*What to do*.
Include in the output the line containing "output wire logic [$bits(req_i.ready)-1:0]" and each subsequent line of the records, through the end, transcribed exactly. Add nothing else.

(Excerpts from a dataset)
━━━━━━━━━━━━━━━━━━━━━━━━━━━━━━
File: src/flat_wrapper.sv
// flat-port wrapper written by rule: the top's interface ports become plain ports
module tickless_timer_reload_flat 
#(
  parameter int COUNT_WIDTH = tt_pkg::COUNT_WIDTH_DEF
)
  (clk, rst, cfg_we, cfg_wdata, req_valid, req_func, req_ticks, req_idle, req_ready, rsp_valid, rsp_elapsed_ticks, rsp_announce_ticks, rsp_announce_valid, rsp_reload_written, rsp_reload_value, rsp_ready);
  tt_req_if req_i ();
  tt_rsp_if rsp_i ();
  input  logic clk;
  input  logic rst;
  input  logic cfg_we;
  input  logic [15:0] cfg_wdata;
  input wire logic [$bits(req_i.valid)-1:0] req_valid;
  input wire logic [$bits(req_i.func)-1:0] req_func;
  input wire logic [$bits(req_i.ticks)-1:0] req_ticks;
  input wire logic [$bits(req_i.idle)-1:0] req_idle;
  output wire logic [$bits(req_i.ready)-1:0] req_ready;
  output wire logic [$bits(rsp_i.valid)-1:0] rsp_valid;
  output wire logic [$bits(rsp_i.elapsed_ticks)-1:0] rsp_elapsed_ticks;
  output wire logic [$bits(rsp_i.announce_ticks)-1:0] rsp_announce_ticks;
  output wire logic [$bits(rsp_i.announce_valid)-1:0] rsp_announce_valid;
  output wire logic [$bits(rsp_i.reload_written)-1:0] rsp_reload_written;
  output wire logic [$bits(rsp_i.reload_value)-1:0] rsp_reload_value;
  input wire logic [$bits(rsp_i.ready)-1:0] rsp_ready;
  assign req_i.valid = req_valid;
  assign req_i.func = req_func;
  assign req_i.ticks = req_ticks;
  assign req_i.idle = req_idle;
  assign req_ready = req_i.ready;
  assign rsp_valid = rsp_i.valid;
  assign rsp_elapsed_ticks = rsp_i.elapsed_ticks;
  assign rsp_announce_ticks = rsp_i.announce_ticks;
  assign rsp_announce_valid = rsp_i.announce_valid;
  assign rsp_reload_written = rsp_i.reload_written;
  assign rsp_reload_value = rsp_i.reload_value;
  assign rsp_i.ready = rsp_ready;
  tickless_timer_reload #(.COUNT_WIDTH(COUNT_WIDTH)) u_core (.clk(clk), .rst(rst), .cfg_we(cfg_we), .cfg_wdata(cfg_wdata), .req(req_i), .rsp(rsp_i));
endmodule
━━━━━━━━━━━━━━━━━━━━━━━━━━━━━━
*Result*.
  output wire logic [$bits(req_i.ready)-1:0] req_ready;
  output wire logic [$bits(rsp_i.valid)-1:0] rsp_valid;
  output wire logic [$bits(rsp_i.elapsed_ticks)-1:0] rsp_elapsed_ticks;
  output wire logic [$bits(rsp_i.announce_ticks)-1:0] rsp_announce_ticks;
  output wire logic [$bits(rsp_i.announce_valid)-1:0] rsp_announce_valid;
  output wire logic [$bits(rsp_i.reload_written)-1:0] rsp_reload_written;
  output wire logic [$bits(rsp_i.reload_value)-1:0] rsp_reload_value;
  input wire logic [$bits(rsp_i.ready)-1:0] rsp_ready;
  assign req_i.valid = req_valid;
  assign req_i.func = req_func;
  assign req_i.ticks = req_ticks;
  assign req_i.idle = req_idle;
  assign req_ready = req_i.ready;
  assign rsp_valid = rsp_i.valid;
  assign rsp_elapsed_ticks = rsp_i.elapsed_ticks;
  assign rsp_announce_ticks = rsp_i.announce_ticks;
  assign rsp_announce_valid = rsp_i.announce_valid;
  assign rsp_reload_written = rsp_i.reload_written;
  assign rsp_reload_value = rsp_i.reload_value;
  assign rsp_i.ready = rsp_ready;
  tickless_timer_reload #(.COUNT_WIDTH(COUNT_WIDTH)) u_core (.clk(clk), .rst(rst), .cfg_we(cfg_we), .cfg_wdata(cfg_wdata), .req(req_i), .rsp(rsp_i));
endmodule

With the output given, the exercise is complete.